`config.mk`:
```
export PLATFORM = sky130hd
export DESIGN_NAME = toggle_frame_decoder
export DESIGN_NICKNAME = d
export VERILOG_FILES = /design/src/rtl/toggle_frame_decoder_pkg.sv /design/src/rtl/toggle_frame_decoder_strobe_timer.sv /design/src/rtl/toggle_frame_decoder.sv
export SDC_FILE = /design/constraint.sdc
export NUM_CORES = 1
export LEC_CHECK = 0
export CAP_MARGIN = 20
export CORE_MARGIN = 3
export CORE_UTILIZATION = 53
export DETAILED_ROUTE_END_ITERATION = 7
export PLACE_DENSITY_LB_ADDON = 0.1
export SLEW_MARGIN = 20
export SYNTH_ARGS = -nofsm -noshare
export SYNTH_HDL_FRONTEND = slang
export SYNTH_SLANG_ARGS = --single-unit
```
`constraint.sdc`:
```
create_clock -name clk -period 2.35 [get_ports clk]
set_input_delay 0.705 -clock clk [delete_from_list [all_inputs] [get_ports clk]]
set_output_delay 0.705 -clock clk [all_outputs]
set_load 0.005 [all_outputs]
```
`src/rtl/toggle_frame_decoder_pkg.sv`:
```
// toggle_frame_decoder_pkg: state encoding and frame constants shared by the decoder
package toggle_frame_decoder_pkg;
  localparam logic [1:0] S_IDLE  = 2'd0;
  localparam logic [1:0] S_LOAD  = 2'd1;
  localparam logic [1:0] S_PULSE = 2'd2;
  localparam logic [1:0] S_GAP   = 2'd3;
  localparam logic [7:0] HEADER    = 8'h54;
  localparam logic [3:0] FRAME_LEN = 4'd8;
endpackage

```
`src/rtl/toggle_frame_decoder_strobe_timer.sv`:
```
// strobe_timer: loadable down-counter that flags the last cycle of a timed phase
// ports: clk, rst, load (take count), count (phase length in cycles), done (final cycle of phase)
module strobe_timer (
  input  logic       clk,
  input  logic       rst,
  input  logic       load,
  input  logic [7:0] count,
  output logic       done
);
  logic [7:0] cnt;
  always_ff @(posedge clk)
    if (rst) cnt <= '0;
    else if (load) cnt <= count;
    else if (cnt != 8'd0) cnt <= cnt - 8'd1;
  assign done = cnt == 8'd1;
endmodule

```
`src/rtl/toggle_frame_decoder.sv`:
```
// toggle_frame_decoder: turns 'T'-headed 8-byte frames into a timed toggle strobe plus 64-bit mask
// ports: clk, rst, in_data/in_valid/in_ready (byte stream), toggle_mask/toggle_enable (pin controller),
//        busy (not idle), timeout_err (partial frame dropped; only with TOGGLE_FRAME_TIMEOUT_EN)
module toggle_frame_decoder
  import toggle_frame_decoder_pkg::*;
#(
  parameter int PULSE_CYCLES   = 2,
  parameter int GAP_CYCLES     = 2,
  parameter int TIMEOUT_CYCLES = 1000000
) (
  input  logic        clk,
  input  logic        rst,
  input  logic [7:0]  in_data,
  input  logic        in_valid,
  output logic        in_ready,
  output logic [63:0] toggle_mask,
  output logic        toggle_enable,
  output logic        busy,
  output logic        timeout_err
);
  logic [1:0]  state;
  logic [63:0] staging;
  logic [3:0]  byte_cnt;
  logic        accept, last, done, tmo;
  // outputs are gated by rst so they read inactive during the reset cycle itself
  assign in_ready      = !rst && (state == S_IDLE || state == S_LOAD);
  assign busy          = !rst && state != S_IDLE;
  assign toggle_enable = !rst && state == S_PULSE;
  assign accept        = in_valid && in_ready;
  assign last          = accept && state == S_LOAD && byte_cnt == FRAME_LEN - 4'd1;
  strobe_timer u_timer (
    .clk   (clk),
    .rst   (rst),
    .load  (last || (state == S_PULSE && done)),
    .count (last ? 8'(PULSE_CYCLES) : 8'(GAP_CYCLES)),
    .done  (done)
  );
  always_ff @(posedge clk)
    if (rst) begin
      state       <= S_IDLE;
      staging     <= '0;
      byte_cnt    <= '0;
      toggle_mask <= '0;
    end else
      case (state)
        S_IDLE: if (accept && in_data == HEADER) begin
          state    <= S_LOAD;
          byte_cnt <= '0;
        end
        S_LOAD: if (accept) begin
          staging  <= {staging[55:0], in_data};
          byte_cnt <= byte_cnt + 4'd1;
          if (last) begin
            state       <= S_PULSE;
            toggle_mask <= {staging[55:0], in_data};
          end
        end else if (tmo) begin
          state   <= S_IDLE;
          staging <= '0;
        end
        S_PULSE: if (done) state <= S_GAP;
        default: if (done) state <= S_IDLE;
      endcase
`ifdef TOGGLE_FRAME_TIMEOUT_EN
  localparam int TW = $clog2(TIMEOUT_CYCLES + 1);
  logic [TW-1:0] idle_cnt;
  // idle_cnt holds the number of byte-less LOAD cycles already elapsed
  assign tmo = state == S_LOAD && !accept && idle_cnt == TW'(TIMEOUT_CYCLES - 1);
  always_ff @(posedge clk) begin
    idle_cnt    <= (rst || state != S_LOAD || accept || tmo) ? '0 : idle_cnt + TW'(1);
    timeout_err <= !rst && tmo;
  end
`else
  assign tmo         = 1'b0;
  assign timeout_err = 1'b0;
`endif
endmodule

```
==> flow_summary.yaml <==
placement:
  detailed_place_hpwl_microns: 7160
  globalplace.congestion: 0.801
  pre_cts_ws_ns: -0.215
  post-place-cells: 773
  port_buffers: 77
  detailed_place.area_sq_um: 5820
critical_path:
  data_arrival_time_of_the_critical_path_ns: 1.48
  worstRegToRegCells: 4
  critical_path_start_end_classification: "flip-flop to output pin"
  critical_path.startpoint_type: "flip-flop"
  worst_ep_required_time_ns: 1.64
  worstReg2RegStart: "u_timer.cnt[2]$_SDFFE_PP0P_"
  worstPathMaxFanout: 5
  critical_path.endpoint_type: "output pin"
  timing.reg2reg.setup_slack_ns: 0.60
  worst_r2r_endpoint: "state[0]$_SDFFE_PP0P_"
yosys:
  post_synth.cell_area_avg_sq_um: 7.99
  synthSimpleGateAreaFrac_pct: 23.4
  synth_enable_flop_cells: 0
  synth_cells: 620
  post_synth_mux_area_share_pct: 0.202
  netlist_top_cells_area: "sky130_fd_sc_hd__dfxtp_1 54%, sky130_fd_sc_hd__nand2_1 19%, sky130_fd_sc_hd__a21oi_1 13%"
  seq_area_frac_synth_pct: 54.1
  synth.cell_area_sq_um: 4950
  yosys_most_used_dff: "sky130_fd_sc_hd__dfxtp_1"
  synth_top_area_share_pct: 54.1
  synth_xor_xnor_area_share_pct: 0.884
  complex_gate_fraction_of_the_synthesized_area_pct: 15.2
  yosys_warnings: 0
  synth.lib_cells_used.distinct: 42
  synth_top_family_by_area: "simple AND/OR/NAND/NOR gates"
  synth_largest_area_cell: "sky130_fd_sc_hd__dfxtp_1"
  synth_fp_nets: 638
  synth.ff_latch_count: 134
  synthAdderAreaFrac_pct: 1.77
  synth_async_sr_flop_share_pct: 0
routing:
  route.final.wire_length_microns: 11400
  post_drt_via_cell_ratio: 5.37
  routed-via-count: 4336
  detail_route.drc_violations: 0
  drt-initial-drc-count: 161
  dr.pass1.iters: 4
  antenna_violating_nets_post_route: 0
  routedWlPerCell_microns: 14.1
sta:
  relSlewSlack_pct: 52.7
  fin_hold_ws_ns: 0.452
  post-route-min-period_ns: 2.19
  worst-slew-pin-transition_ns: 0.710
  timing.final.hold_violations: 0
  final_critical_path_setup_slack_ns: 0.161
  rsz0062_at_grt: "no"
  report.final.slew_viol_count: 0
  max_freq_ghz: 0.457
  timing.final.setup_violations: 0
  layout_worst_path_cycle_share_pct: 93.1
  clock-skew-final_ns: 0.00752
min_path:
  hold_path.startpoint: "toggle_mask[41]$_SDFFE_PP0P_"
  hold_end: "toggle_mask[41]$_SDFFE_PP0P_"
  hold_path_class: "flip-flop to flip-flop"
  min_path_cells: 2
grt:
  global_route.usage.total_pct: 22.8
  via_count_of_the_first_global_routing_pass: 4115
  maximum_number_of_pins_on_one_net_before_global_route_repair: 75
  grt_overflow: 0
  grt_first_pass_wirelength_microns: 19100
  antenna_violations_before_repair: 0
flow_run:
  max_cap_violations: 0
cts:
  cts.root.buffer_cell: "sky130_fd_sc_hd__clkbuf_8"
  clock_latency_ns: 0.51
  buffer_levels_on_the_longest_clock_path: 2
  holdBufCountCts: 0
  cts_htree_levels: 4
  cts.clk_slew.worst_paths_ns: 0.06
  cts-buffers-inserted: 17
  tritoncts_clock_tree: "built"
  clock_sink_count: 134
layout:
  n_antenna_cell: 0
  syn_to_final_growth_pct: 31.2
  design.final.nets: 704
  layout.cell_area.non_filler_sq_um: 6500
  final-instance-count-excl-fill: 807
  most_frequent_cells_in_the_layout: "245 x sky130_fd_sc_hd__nand2_1, 132 x sky130_fd_sc_hd__dfxtp_1, 124 x sky130_fd_sc_hd__a21oi_1, 73 x sky130_fd_sc_hd__clkdlybuf4s50_1, 16 x sky130_fd_sc_hd__clkbuf_16"
  drive_above_1_share_pct: 8.87
  layout_commonest_cell: "sky130_fd_sc_hd__nand2_1"
power:
  power.density_nw_per_um2: 869
  p_leak_nw: 2.20
  peakVddDrop_mv: 0.588
  p_total_mw: 5.65
floorplanning:
  die_x_microns: 103
  rows: 34
  dieHeight_microns: 103
  initial_core_utilization_pct: 55.7
  floorplan.die_area_sq_um: 10500
  ios: 79
  core_area_sq_um: 8890
outcome:
  run_status: "completed"
## cells in the mapped netlist, types with 4 or more instances
master and number:
sky130_fd_sc_hd__a21oi_1 124, sky130_fd_sc_hd__buf_2 15, sky130_fd_sc_hd__clkbuf_1 24, sky130_fd_sc_hd__dfxtp_1 134, sky130_fd_sc_hd__ha_1 7, sky130_fd_sc_hd__inv_1 6
sky130_fd_sc_hd__nand2_1 245, sky130_fd_sc_hd__nand2b_1 4, sky130_fd_sc_hd__nand3_1 4, sky130_fd_sc_hd__nor2_1 13
## through the flow
stage | utilization (%) | TNS [ns]
4_1_cts | 73.0 | -0.0766
5_1_grt | 73.1 | 0
3_5_place_dp | 65.4 | -0.810
3_3_place_gp | 65.4 | -0.410
6_report | 73.1 | 0
2_1_floorplan | - | 0
## cell type report
class	instances	area [sq um]
tap	108	135
timing repair buffer	91	923
inverter	6	27.5
multi-input combinational	436	2110
clock buffer	18	418
clock inverter	14	199
fill	680	2390
sequential	134	2690
## worst max-delay path: stages (launching register included)
cell,delay (ns)
sky130_fd_sc_hd__dfxtp_4,0.38
sky130_fd_sc_hd__inv_4,0.05
sky130_fd_sc_hd__ha_4,0.17
sky130_fd_sc_hd__nor2b_1,0.12
sky130_fd_sc_hd__dlygate4sd2_1,0.25
## power by group
group	leakage, nW	internal [mW]	switching, mW
registers	1.08	2.34	0.0841
logic	0.820	0.226	0.265
clock network	0.294	1.74	0.998
total	2.20	4.30	1.35
## layer usage
layer	up-vias	part of all wire (%)	GRT usage, %
li1	2162	-	-
met2	122	51	39.1
met1	2044	43	27.9
met4	0	0.85	7.16
met5	-	0	0
met3	8	5.1	6.36
## sequential cells by signal, indices dropped and copies added (netlist names)
signal	count
toggle_mask	64
state	2
u_timer.cnt	8
staging	56
byte_cnt	4
## worst max path at each step
| stage | startpoint | to | slack (ns) | cells past startpoint |
|---|---|---|---|---|
| finish | state[0]$_SDFFE_PP0P_ | toggle_enable | 0.16 | 4 |
| global route | state[0]$_SDFFE_PP0P_ | in_ready | 0.06 | 5 |
| detailed placement | in_data[0] | state[1]$_SDFFE_PP0P_ | -0.22 | 5 |
| CTS | state[0]$_SDFFE_PP0P_ | busy | -0.08 | 4 |
| global placement | in_data[0] | state[1]$_SDFFE_PP0P_ | -0.15 | 5 |
| floorplan | rst | busy | 0.10 | 4 |
## what timing repair did
action / in CTS / in global routing
pin swaps: 2 / 0
setup endpoints to repair: 3 / 1
buffers inserted: 2 / 0
resized for setup: 14 / 3
## logic make-up (layout without fill, tap and decap cells)
group / Yosys count / count (layout)
and+or+nand+nor: 282 / 282
AOI/OAI and AO/OA: 140 / 140
DFF: 134 / 134
buffers and inverters: 50 / 129
adders and majority gates: 7 / 7
xor gates and xnor gates: 5 / 5
other: 1 / 1
muxes: 1 / 1
Power figures use the tool's default switching activity.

+===+

> [WHAT IS BEING ASKED]: All that belongs in your answer is the stretch of entries above from the line with "max_cap_violations: 0" through the line with "initial_core_utilization_pct: 55.7", printed exactly.

> [WRITTEN RESPONSE]:
  max_cap_violations: 0
cts:
  cts.root.buffer_cell: "sky130_fd_sc_hd__clkbuf_8"
  clock_latency_ns: 0.51
  buffer_levels_on_the_longest_clock_path: 2
  holdBufCountCts: 0
  cts_htree_levels: 4
  cts.clk_slew.worst_paths_ns: 0.06
  cts-buffers-inserted: 17
  tritoncts_clock_tree: "built"
  clock_sink_count: 134
layout:
  n_antenna_cell: 0
  syn_to_final_growth_pct: 31.2
  design.final.nets: 704
  layout.cell_area.non_filler_sq_um: 6500
  final-instance-count-excl-fill: 807
  most_frequent_cells_in_the_layout: "245 x sky130_fd_sc_hd__nand2_1, 132 x sky130_fd_sc_hd__dfxtp_1, 124 x sky130_fd_sc_hd__a21oi_1, 73 x sky130_fd_sc_hd__clkdlybuf4s50_1, 16 x sky130_fd_sc_hd__clkbuf_16"
  drive_above_1_share_pct: 8.87
  layout_commonest_cell: "sky130_fd_sc_hd__nand2_1"
power:
  power.density_nw_per_um2: 869
  p_leak_nw: 2.20
  peakVddDrop_mv: 0.588
  p_total_mw: 5.65
floorplanning:
  die_x_microns: 103
  rows: 34
  dieHeight_microns: 103
  initial_core_utilization_pct: 55.7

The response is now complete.